Mathematics teacher education, the field of study of this journal, is a multifaceted phenomenon with links and connections to many other fields within and outside mathematics education. Teacher education takes place in many settings, deals with all stages and roles of the profession involving prospective and practicing teachers, the induction phase, and teacher educators, and includes the informal learning processes that take place during the life span of a teacher’s career. It also is concerned with the programs, curricula, and resources used for the practice and the study of teacher education, as well as national and international policies and assessments for teacher education. The three articles in this issue of the journal depict in interesting ways many of such features of this field.

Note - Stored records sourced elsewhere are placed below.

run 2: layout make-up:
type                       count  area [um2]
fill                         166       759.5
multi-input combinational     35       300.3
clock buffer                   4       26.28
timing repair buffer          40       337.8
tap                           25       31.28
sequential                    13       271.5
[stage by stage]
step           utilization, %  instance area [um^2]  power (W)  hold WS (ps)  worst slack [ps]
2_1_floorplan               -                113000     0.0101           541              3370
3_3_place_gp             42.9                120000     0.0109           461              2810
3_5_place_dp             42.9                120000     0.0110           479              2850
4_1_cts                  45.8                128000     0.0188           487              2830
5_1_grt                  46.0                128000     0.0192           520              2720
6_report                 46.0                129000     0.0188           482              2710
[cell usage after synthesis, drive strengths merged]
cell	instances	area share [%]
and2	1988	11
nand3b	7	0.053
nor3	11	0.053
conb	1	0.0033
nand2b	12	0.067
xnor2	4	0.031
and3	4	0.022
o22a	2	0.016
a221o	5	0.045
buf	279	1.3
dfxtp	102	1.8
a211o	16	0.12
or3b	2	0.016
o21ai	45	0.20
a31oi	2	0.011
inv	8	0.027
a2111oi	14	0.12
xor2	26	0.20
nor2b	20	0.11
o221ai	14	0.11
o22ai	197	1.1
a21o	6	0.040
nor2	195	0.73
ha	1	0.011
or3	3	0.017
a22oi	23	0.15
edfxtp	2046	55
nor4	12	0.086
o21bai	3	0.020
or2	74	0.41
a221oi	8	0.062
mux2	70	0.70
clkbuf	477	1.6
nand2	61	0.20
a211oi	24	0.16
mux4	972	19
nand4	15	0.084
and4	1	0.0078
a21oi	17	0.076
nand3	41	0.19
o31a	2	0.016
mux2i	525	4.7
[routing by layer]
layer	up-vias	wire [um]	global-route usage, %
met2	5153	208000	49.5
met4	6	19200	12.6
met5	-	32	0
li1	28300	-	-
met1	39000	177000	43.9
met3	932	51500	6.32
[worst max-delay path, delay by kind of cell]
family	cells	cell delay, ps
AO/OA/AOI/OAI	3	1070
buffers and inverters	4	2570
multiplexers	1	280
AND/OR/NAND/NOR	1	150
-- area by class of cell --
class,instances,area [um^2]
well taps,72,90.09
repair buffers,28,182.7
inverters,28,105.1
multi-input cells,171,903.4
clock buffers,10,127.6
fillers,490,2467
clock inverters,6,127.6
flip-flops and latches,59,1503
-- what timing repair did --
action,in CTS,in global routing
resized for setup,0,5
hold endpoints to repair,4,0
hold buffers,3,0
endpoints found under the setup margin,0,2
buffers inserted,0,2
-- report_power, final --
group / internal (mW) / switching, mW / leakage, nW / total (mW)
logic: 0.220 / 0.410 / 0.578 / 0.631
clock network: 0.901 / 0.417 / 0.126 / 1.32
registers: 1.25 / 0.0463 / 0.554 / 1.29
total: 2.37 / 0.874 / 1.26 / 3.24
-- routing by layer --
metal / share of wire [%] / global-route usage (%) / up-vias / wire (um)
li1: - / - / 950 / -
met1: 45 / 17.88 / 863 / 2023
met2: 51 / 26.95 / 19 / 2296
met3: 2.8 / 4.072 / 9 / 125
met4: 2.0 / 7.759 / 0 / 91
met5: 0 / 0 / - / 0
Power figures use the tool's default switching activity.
**config.mk**
```make
export PLATFORM = sky130hd
export DESIGN_NAME = vend_slot_table
export DESIGN_NICKNAME = d
export VERILOG_FILES = /design/src/rtl/vend_slot_table.sv
export SDC_FILE = /design/constraint.sdc
export NUM_CORES = 1
export LEC_CHECK = 0
export BUFFER_PORTS_ARGS = -buffer_cell sky130_fd_sc_hd__buf_4
export CORE_MARGIN = 2
export CORE_UTILIZATION = 30
export CTS_BUF_LIST = sky130_fd_sc_hd__clkbuf_4 sky130_fd_sc_hd__clkbuf_8 sky130_fd_sc_hd__clkbuf_16
export CTS_CLUSTER_DIAMETER = 200
export DETAILED_ROUTE_END_ITERATION = 12
export PLACE_DENSITY = 0.56
export SYNTH_ARGS = -nofsm -noshare
export SYNTH_HDL_FRONTEND = slang
export SYNTH_SLANG_ARGS = --single-unit
```
**constraint.sdc**
```tcl
create_clock -name clk -period 4.4 [get_ports clk]
set_input_delay 0.44 -clock clk [delete_from_list [all_inputs] [get_ports clk]]
set_output_delay 0.44 -clock clk [all_outputs]
set_load 0.01 [all_outputs]
```
**src/rtl/vend_slot_table.sv**
```systemverilog
// Programmable slot table: per-slot enable, price and stock with registered lookup,
// vend (stock decrement), run-time configuration writes and a sequenced clear-all.
module vend_slot_table #(
  parameter int NUM_ROWS = 3,
  parameter int NUM_COLS = 3,
  parameter int PRICE_W  = 13,
  parameter int STOCK_W  = 4
) (
  input  logic               clk,
  input  logic               rst_n,
  input  logic               lookup_req,
  input  logic [15:0]        lookup_code,
  output logic               rsp_valid,
  output logic               rsp_code_v,
  output logic [PRICE_W-1:0] rsp_price,
  output logic [STOCK_W-1:0] rsp_stock,
  output logic               rsp_sold_out,
  input  logic               vend_req,
  input  logic [15:0]        vend_code,
  output logic               vend_ok,
  output logic               vend_err,
  input  logic               cfg_we,
  input  logic [15:0]        cfg_code,
  input  logic [PRICE_W-1:0] cfg_price,
  input  logic [STOCK_W-1:0] cfg_stock,
  output logic               cfg_err,
  input  logic               clear_all,
  output logic               busy
);

  localparam int DEPTH = NUM_ROWS * NUM_COLS;
  localparam int IDX_W = (DEPTH > 1) ? $clog2(DEPTH) : 1;

  typedef enum logic [0:0] {
    ST_IDLE  = 1'b0,
    ST_CLEAR = 1'b1
  } state_t;

  // Rows start at letter A (0xA); columns are numbered from 1.
  function automatic logic code_legal(input logic [15:0] c);
    int row;
    int col;
    row = int'(c[7:4]) - 10;
    col = int'(c[3:0]);
    return (c[15:8] == 8'h00) && (row >= 0) && (row < NUM_ROWS) &&
           (col >= 1) && (col <= NUM_COLS);
  endfunction

  function automatic logic [IDX_W-1:0] slot_idx(input logic [7:0] c);
    int tmp;
    tmp = (int'(c[7:4]) - 10) * NUM_COLS + int'(c[3:0]) - 1;
    return IDX_W'(tmp);
  endfunction

  state_t                            state_q, state_d;
  logic [IDX_W-1:0]                  idx_q, idx_d;
  logic [DEPTH-1:0]                  en_q, en_d;
  logic [DEPTH-1:0][PRICE_W-1:0]     price_q, price_d;
  logic [DEPTH-1:0][STOCK_W-1:0]     stock_q, stock_d;
  logic                              busy_q, busy_d;
  logic                              rsp_valid_q, rsp_valid_d;
  logic                              rsp_code_v_q, rsp_code_v_d;
  logic [PRICE_W-1:0]                rsp_price_q, rsp_price_d;
  logic [STOCK_W-1:0]                rsp_stock_q, rsp_stock_d;
  logic                              rsp_sold_out_q, rsp_sold_out_d;
  logic                              vend_ok_q, vend_ok_d;
  logic                              vend_err_q, vend_err_d;
  logic                              cfg_err_q, cfg_err_d;

  logic                              lk_legal_s, vd_legal_s, cf_legal_s;
  logic [IDX_W-1:0]                  lk_idx_s, vd_idx_s, cf_idx_s;

  assign lk_legal_s = code_legal(lookup_code);
  assign vd_legal_s = code_legal(vend_code);
  assign cf_legal_s = code_legal(cfg_code);
  assign lk_idx_s   = slot_idx(lookup_code[7:0]);
  assign vd_idx_s   = slot_idx(vend_code[7:0]);
  assign cf_idx_s   = slot_idx(cfg_code[7:0]);

  // Next-state: lookup response, then at most one table-modifying command per edge.
  always_comb begin
    state_d        = state_q;
    idx_d          = idx_q;
    en_d           = en_q;
    price_d        = price_q;
    stock_d        = stock_q;
    busy_d         = busy_q;
    rsp_valid_d    = lookup_req;
    rsp_code_v_d   = rsp_code_v_q;
    rsp_price_d    = rsp_price_q;
    rsp_stock_d    = rsp_stock_q;
    rsp_sold_out_d = rsp_sold_out_q;
    vend_ok_d      = 1'b0;
    vend_err_d     = 1'b0;
    cfg_err_d      = 1'b0;

    // Lookups see the table as it stands before this edge's command.
    if (lookup_req) begin
      if (lk_legal_s && (state_q == ST_IDLE) && en_q[lk_idx_s]) begin
        rsp_code_v_d   = 1'b1;
        rsp_price_d    = price_q[lk_idx_s];
        rsp_stock_d    = stock_q[lk_idx_s];
        rsp_sold_out_d = (stock_q[lk_idx_s] == '0);
      end else begin
        rsp_code_v_d   = 1'b0;
        rsp_price_d    = '0;
        rsp_stock_d    = '0;
        rsp_sold_out_d = 1'b0;
      end
    end else begin
      rsp_code_v_d = rsp_code_v_q;
    end

    case (state_q)
      ST_IDLE: begin
        if (clear_all) begin
          state_d    = ST_CLEAR;
          idx_d      = '0;
          busy_d     = 1'b1;
          cfg_err_d  = cfg_we;
          vend_err_d = vend_req;
        end else if (cfg_we) begin
          vend_err_d = vend_req;
          if (cf_legal_s) begin
            en_d[cf_idx_s]    = 1'b1;
            price_d[cf_idx_s] = cfg_price;
            stock_d[cf_idx_s] = cfg_stock;
          end else begin
            cfg_err_d = 1'b1;
          end
        end else if (vend_req) begin
          if (vd_legal_s && en_q[vd_idx_s] && (stock_q[vd_idx_s] != '0)) begin
            stock_d[vd_idx_s] = stock_q[vd_idx_s] - STOCK_W'(1);
            vend_ok_d         = 1'b1;
          end else begin
            vend_err_d = 1'b1;
          end
        end else begin
          state_d = ST_IDLE;
        end
      end
      ST_CLEAR: begin
        en_d[idx_q]    = 1'b0;
        price_d[idx_q] = '0;
        stock_d[idx_q] = '0;
        cfg_err_d      = cfg_we;
        vend_err_d     = vend_req;
        if (idx_q == IDX_W'(DEPTH - 1)) begin
          state_d = ST_IDLE;
          idx_d   = '0;
          busy_d  = 1'b0;
        end else begin
          idx_d = idx_q + IDX_W'(1);
        end
      end
      default: begin
        state_d = ST_IDLE;
        idx_d   = '0;
        busy_d  = 1'b0;
      end
    endcase
  end

  // State, table and registered outputs.
  always_ff @(posedge clk or negedge rst_n) begin
    if (!rst_n) begin
      state_q        <= ST_IDLE;
      idx_q          <= '0;
      en_q           <= '0;
      price_q        <= '0;
      stock_q        <= '0;
      busy_q         <= 1'b0;
      rsp_valid_q    <= 1'b0;
      rsp_code_v_q   <= 1'b0;
      rsp_price_q    <= '0;
      rsp_stock_q    <= '0;
      rsp_sold_out_q <= 1'b0;
      vend_ok_q      <= 1'b0;
      vend_err_q     <= 1'b0;
      cfg_err_q      <= 1'b0;
    end else begin
      state_q        <= state_d;
      idx_q          <= idx_d;
      en_q           <= en_d;
      price_q        <= price_d;
      stock_q        <= stock_d;
      busy_q         <= busy_d;
      rsp_valid_q    <= rsp_valid_d;
      rsp_code_v_q   <= rsp_code_v_d;
      rsp_price_q    <= rsp_price_d;
      rsp_stock_q    <= rsp_stock_d;
      rsp_sold_out_q <= rsp_sold_out_d;
      vend_ok_q      <= vend_ok_d;
      vend_err_q     <= vend_err_d;
      cfg_err_q      <= cfg_err_d;
    end
  end

  assign rsp_valid    = rsp_valid_q;
  assign rsp_code_v   = rsp_code_v_q;
  assign rsp_price    = rsp_price_q;
  assign rsp_stock    = rsp_stock_q;
  assign rsp_sold_out = rsp_sold_out_q;
  assign vend_ok      = vend_ok_q;
  assign vend_err     = vend_err_q;
  assign cfg_err      = cfg_err_q;
  assign busy         = busy_q;

endmodule

```
Word-level counts from Yosys, hierarchy flattened
Index checks and enable logic that the tools add are counted.

storage, ports and cells
  bits in registers = 191
  bits of input ports = 71
  output and inout bits = 24

operators by class
  $add $sub $neg = 11
  $mul = 3
  magnitude comparators = 19
  eq/ne operators = 9
  multiplexer cells = 68
  bitwise logic cells = 8
  reductions and logical operators = 27

operators by type and width
  operator              count
  $mux W117             3
  $pmux W117 S2         1
  $mux W36              5
  $and A117 B117 Y117   1
  $bwmux W117           1
  $not A117 Y117        1
  $demux W13 S4         2
  $bwmux W36            2
  $pmux W36 S2          1
  $bmux W13 S4          1
  $mux W13              4
  $demux W4 S4          3
  $and A36 B36 Y36      1
  $not A36 Y36          1
  $bmux W4 S4           2
  $mux W4               8
  $mux W9               3
  $ge A4 B1 Y1 const B  6
  $logic_not A8 Y1      3
  $mux W1               22
  $lt A4 B5 Y1 const B  4
  $logic_and A1 B1 Y1   19
  $pmux W9 S2           1
  $ge A5 B1 Y1 const B  3
  other kinds (26)      47

Logic depth before layout (Yosys ltp)
  depth in word-level cells = 14
  depth in mapped cells = 17

Worst setup path after synthesis
OpenSTA, ideal clock, no wires.

  path kind = in2reg
  from = input vend_code[5]
  to = register stock_q[14] (netlist name)
  library setup time = 126 ps
  data arrival time = 4,564 ps
  required time = 4,274 ps
  path slack = -290 ps
  stages on the path = 17
  path buffers = 1
  cell sequence = inv_1 -> ha_1 -> xnor2_1 -> fa_1 -> inv_1 -> fa_1 -> inv_1 -> clkbuf_1 -> mux2i_1 -> nor2_1 -> a31oi_1 -> ha_1 -> inv_1 -> o311a_1 -> nor2_2 -> a211oi_1 -> a221o_1

between the ends
  longest elaborated chain between the ends = 14

RTL lines
  what                                                    RTL line  RTL
  start: declaration                                      19        input logic [15:0] vend_code,
  $sub A4 B4 Y5 *                                         43, 51
  branches (longest 13 deep; another with $mul A5 B3 Y4)  n/a
  end signal: assignment                                  186       stock_q <= stock_d;
  end: declaration                                        59        logic [DEPTH-1:0][STOCK_W-1:0] stock_q, stock_d;

Every way passes the cells marked *. The select of a mux whose other input is x is not followed.
A chain may end at the register's enable or synchronous reset.

Worst setup path after layout
  from = input vend_code[5]
  to = register stock_q[13] (netlist name)

The elaborated chain is that of the path after synthesis.

==> Flow_metrics.wiki <==
{| class="wikitable"
! Metric !! Value
|-
| WL/cell || between 20 and 25 um
|-
| Setup violators final || 0
|-
| Largest incremental delay on the critical path || slightly above 0.5 ns
|-
| Yosys warning count || 0
|-
| Cell at the root of the clock tree || sky130_fd_sc_hd__clkbuf_16
|-
| Largest family of logic cells by synthesized area || multiplexers
|-
| Static power due to leakage || approximately 6.0 nW
|-
| Global route overflow || 0
|-
| Slowest cell on the critical path || sky130_fd_sc_hd__fa_1
|-
| Net count of the finished layout || around 1400
|-
| Floorplan row count || just over 70
|-
| Basic-gate share of the synthesized area counting and, or, nand and nor cells || between 10 and 15%
|-
| Via/cell ratio || around 5.3
|-
| Max-cap viol count || 0
|-
| Count of flip-flops with a built-in enable after synthesis || 0
|-
| Cell area after synthesis || around 12000 um^2
|-
| Starting utilization of the core area || between 30% and 40%
|-
| Share of synthesized registers carrying an async set or reset || between 90% and 100%
|-
| Crit-path max FO || 7
|-
| Peak supply drop || 0.000343 V
|-
| Area of the placeable core || ~39000 um^2
|-
| Violation count after the first detailed-routing iteration || 683
|-
| XOR/XNOR Fraction of Synth Area || 2.97%
|-
| Detailed Routing Iterations Pass 1 || 5
|-
| Clock tree from TritonCTS || built
|-
| Cell area after placement || approximately 13000 um^2
|-
| First-pass GRT wire length || between 50 and 60 mm
|-
| Layout cell share with drive strength beyond 1 || roughly 22%
|-
| Power share of the clock group || between 20% and 30%
|-
| Required time worst endpoint || between 4 and 5 ns
|-
| Psw || roughly 0.0032 W
|-
| Die area || 40500 um^2
|-
| Worst Tran Pin Value || around 1.1 ns
|-
| Routed Antenna Nets || 0
|-
| Pin count of the biggest net entering global routing || 106
|-
| Initial antenna violation count || 0
|-
| Cts bufs inserted || 17
|-
| Footprint of the multi-input gates || 6400 um^2
|-
| Cell breakdown of the critical path || buf_4 -> inv_1 -> ha_1 -> xnor2_1 -> fa_1 -> inv_1 -> fa_1 -> xor2_1 -> xor3_2 -> mux2i_1 -> o21a_1 -> ha_2 -> inv_1 -> o311a_1 -> nor2_4 -> a21o_1 -> a221o_1
|-
| Delay-heaviest family, CP || adder cells
|-
| Final instance area || 13900 um^2
|-
| Longest Clk Path Bufs || 2
|-
| Final period util || 91.8%
|-
| Chip height || 201 um
|-
| Count of unresolved DRC violations after routing || 0
|-
| Internal portion of total power || ~0.0045 W
|-
| Number of H-tree levels || 4
|-
| Category of the worst setup path capture point || flip-flop
|-
| Clock latency on the worst-skew pair || ~0.46 ns
|-
| Category of the worst setup path launch point || input port
|-
| Area growth from synthesis to layout || 18.9%
|-
| Fill cell count || a little under 4000
|-
| Complex-gate fraction of the synthesized area || about 16%
|-
| Vias in the first global route || around 9700
|-
| Clock skew || between 0.01 and 0.015 ns
|-
| Slew Limit Fails || 0
|-
| Cell count after synthesis || 1172
|-
| Sw frac || between 40% and 50%
|-
| Max Clk Rate || between 0.2 and 0.25 GHz
|-
| Clock-pin slew on the worst setup and hold paths || 0.07 ns
|-
| Number of nets produced by synthesis || 1269
|-
| Post-Synth Adder-Cell Area || under 10%
|-
| Setup bufs post-CTS || 0
|-
| Result of the run || finished clean
|-
| Main synth FF type || sky130_fd_sc_hd__dfrtp_1
|-
| Synth top area cells || sky130_fd_sc_hd__dfrtp_1 41%, sky130_fd_sc_hd__mux2i_1 10%, sky130_fd_sc_hd__mux4_2 8.9%, sky130_fd_sc_hd__o21ai_0 6.6%, sky130_fd_sc_hd__nand2_1 5.6%
|-
| Unique cell type count in the Yosys netlist || 72
|-
| Worst slack on hold paths || ~0.078 ns
|-
| FF/Latch Area || roughly 4800 um^2
|-
| Global placer's final weighted congestion || between 0.9 and 1
|-
| Number of diodes added for antenna fixing || 0
|-
| Gate power share || around 45%
|-
| Number of synthesized register bits || approximately 190
|-
| GRT Total Usage || between 10% and 20%
|-
| Dominant cell type by count on the critical path || sky130_fd_sc_hd__inv_1
|-
| Total chip power || 0.00774 W
|-
| DRT Wirelength || approximately 37 mm
|-
| Sequential Power Share || a little over a third
|-
| Clock sink count || ~190
|-
| Portion of synthesized cell area occupied by the leading cell type || about two fifths
|-
| Post-Syn Area per Cell || 9.96 um^2
|-
| Slew Limit Headroom || ~26%
|-
| Bufs and invs on worst path || 4
|-
| Quantity of gates resized following cts || 0
|-
| PD cells || around 560 nW/um^2
|-
| DP Wirelength || 25.5 mm
|-
| Hold/Removal Path Class || input port to async pin
|-
| CP arrival || roughly 4.4 ns
|-
| Shortest period the worst path allows || between 4 and 5 ns
|-
| RSZ-0062 raised after global routing || false
|-
| Top Ports || 95
|-
| Number of vias in the routed layout || roughly 9600
|-
| Startpoint-to-endpoint class of the critical path || input port to flip-flop
|-
| Sequential cell area fraction in the yosys report || approximately two fifths
|-
| Fraction of synthesized area in multiplexers || slightly below 20%
|-
| Most area-hungry cell type in the Yosys netlist || sky130_fd_sc_hd__dfrtp_1
|-
| Input/output buffers || between 90 and 100
|-
| Width of the chip || roughly 200 um
|-
| Number of hold buffers added after CTS || 0
|-
| Hold Fails Final Rpt || 0
|}
==> sequential cells by signal, indices dropped and copies added (netlist names) <==
register      flops
price_q         117
rsp_stock         4
vend_err          1
cfg_err           1
stock_q          36
rsp_valid         1
rsp_sold_out      1
rsp_price        13
state_q           1
rsp_code_v        1
vend_ok           1
busy              1
en_q              9
idx_q             4
==> worst paths after layout <==
check,slack (ns),depth (start not counted),start,endpoint
worst max-delay path,0.36,17,vend_code[5],stock_q[13]
worst min-delay path,0.08,1,rst_n,vend_err
worst max register to register,1.49,11,stock_q[12],stock_q[15]
worst min register to register,0.50,2,price_q[33],price_q[33]
max in group asynchronous,3.30,2,rst_n,rsp_price[8]
min in group clk,0.24,2,vend_req,vend_ok
==> per-stage QoR <==
step / cells / setup WS, ns / utilization [%] / setup TNS (ns)
floorplan: 1172 / 0.0583 / - / 0
global placement: 1770 / -0.00383 / 34.5 / -0.00757
detailed placement: 1770 / -0.103 / 34.5 / -1.09
CTS: 1802 / 0.379 / 36.0 / 0
global route: 1802 / 0.126 / 36.0 / 0
finish: 1802 / 0.361 / 36.0 / 0
==> power by group through the flow <==
stage	registers [W]	clock network, W	logic [W]
3_5_place_dp	0.00273	0	0.00344
6_report	0.00272	0.00156	0.00346
4_1_cts	0.00270	0.00159	0.00345
3_3_place_gp	0.00270	0	0.00338
5_1_grt	0.00279	0.00166	0.00378
2_1_floorplan	0.00257	0	0.00232
==> routing by layer <==
metal  GRT usage, %  share of wire (%)
met5              0                  0
met4           5.91                1.7
met1           25.7                 45
met3           4.28                7.3
met2           29.1                 45
==> layout make-up <==
cell class	instances	area share (%)
timing repair buffer	164	9.36
tap	518	4.67
inverter	45	1.22
clock inverter	12	0.955
multi-input combinational	852	46.1
clock buffer	20	3.23
sequential	191	34.5
==> Yosys cell counts (6+ instances only) <==
cell type	number
sky130_fd_sc_hd__a31oi_1	20
sky130_fd_sc_hd__dfrtp_1	191
sky130_fd_sc_hd__nor2_2	6
sky130_fd_sc_hd__xnor2_1	21
sky130_fd_sc_hd__inv_1	45
sky130_fd_sc_hd__mux4_2	46
sky130_fd_sc_hd__clkbuf_1	59
sky130_fd_sc_hd__fa_1	6
sky130_fd_sc_hd__o21ai_0	154
sky130_fd_sc_hd__nand3_1	17
sky130_fd_sc_hd__o21ai_1	11
sky130_fd_sc_hd__nand2b_1	6
sky130_fd_sc_hd__a22o_1	15
sky130_fd_sc_hd__ha_1	20
sky130_fd_sc_hd__a22oi_1	14
sky130_fd_sc_hd__nor2_1	44
sky130_fd_sc_hd__or3_1	8
sky130_fd_sc_hd__mux2i_1	122
sky130_fd_sc_hd__a221o_1	8
sky130_fd_sc_hd__buf_2	13
sky130_fd_sc_hd__nor3_1	11
sky130_fd_sc_hd__a21oi_1	17
sky130_fd_sc_hd__nand2_1	173
sky130_fd_sc_hd__nand4_1	6
sky130_fd_sc_hd__and2_1	9
sky130_fd_sc_hd__o21a_1	7
sky130_fd_sc_hd__o22ai_1	29
==> cell usage in the layout, fill, tap and decap left out, types with 7 or more instances in the layout <==
| master | n |
|---|---|
| sky130_fd_sc_hd__clkbuf_16 | 17 |
| sky130_fd_sc_hd__a21oi_1 | 16 |
| sky130_fd_sc_hd__xnor2_1 | 21 |
| sky130_fd_sc_hd__a22o_1 | 15 |
| sky130_fd_sc_hd__nand3_1 | 17 |
| sky130_fd_sc_hd__o22ai_1 | 29 |
| sky130_fd_sc_hd__or3_1 | 8 |
| sky130_fd_sc_hd__mux4_2 | 46 |
| sky130_fd_sc_hd__a221o_1 | 8 |
| sky130_fd_sc_hd__ha_1 | 17 |
| sky130_fd_sc_hd__o21a_1 | 7 |
| sky130_fd_sc_hd__nand2_1 | 173 |
| sky130_fd_sc_hd__o21ai_0 | 154 |
| sky130_fd_sc_hd__nor3_1 | 10 |
| sky130_fd_sc_hd__and2_1 | 9 |
| sky130_fd_sc_hd__o21ai_1 | 11 |
| sky130_fd_sc_hd__a22oi_1 | 14 |
| sky130_fd_sc_hd__mux2i_1 | 122 |
| sky130_fd_sc_hd__a31oi_1 | 19 |
| sky130_fd_sc_hd__inv_1 | 45 |
| sky130_fd_sc_hd__nor2_1 | 44 |
| sky130_fd_sc_hd__buf_4 | 158 |
| sky130_fd_sc_hd__dfrtp_1 | 190 |
==> cells by family after synthesis <==
family / Yosys count
xor+xnor: 32
buf+inv: 129
flops: 191
mux: 172
fa+ha+maj: 26
compound gates: 309
simple gates: 313
(Power assumes the default switching activity.)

The education of prospective teachers is not just a step in the preparation of new teachers but it is also a fundamental element in the constitution of teaching as a profession. In a quasi-experimental study that draws on the perspective of practice-based teacher education, Rossella Santagata and Cathery Yeh analyze the impact of a video- and practice-based teacher education course in prospective elementary school teachers’ capacity to teach following a student-centered approach. In a university course that took place at the same time as field-based activities unfolded, the prospective teachers were presented with images of teaching that value students’ thinking and were encouraged to use reasoning based on evidence to assess the effectiveness of their own teaching. The authors sought to develop such skills in prospective teachers by engaging them in activities such as role playing, planning, teaching, and analyzing teaching. As a result, the prospective teachers improved their ability to analyze the teaching of others and also learned to analyze their own teaching as well as to teach in ways that enable the analysis of student thinking. In addition, they used in their classroom teaching and in the analysis of their own teaching the knowledge that they learned in the university course. The authors conclude that structured opportunities for developing the ability to focus on students’ thinking during teaching and on analyzing teaching must be embedded in prospective teacher education programs in a systematic way.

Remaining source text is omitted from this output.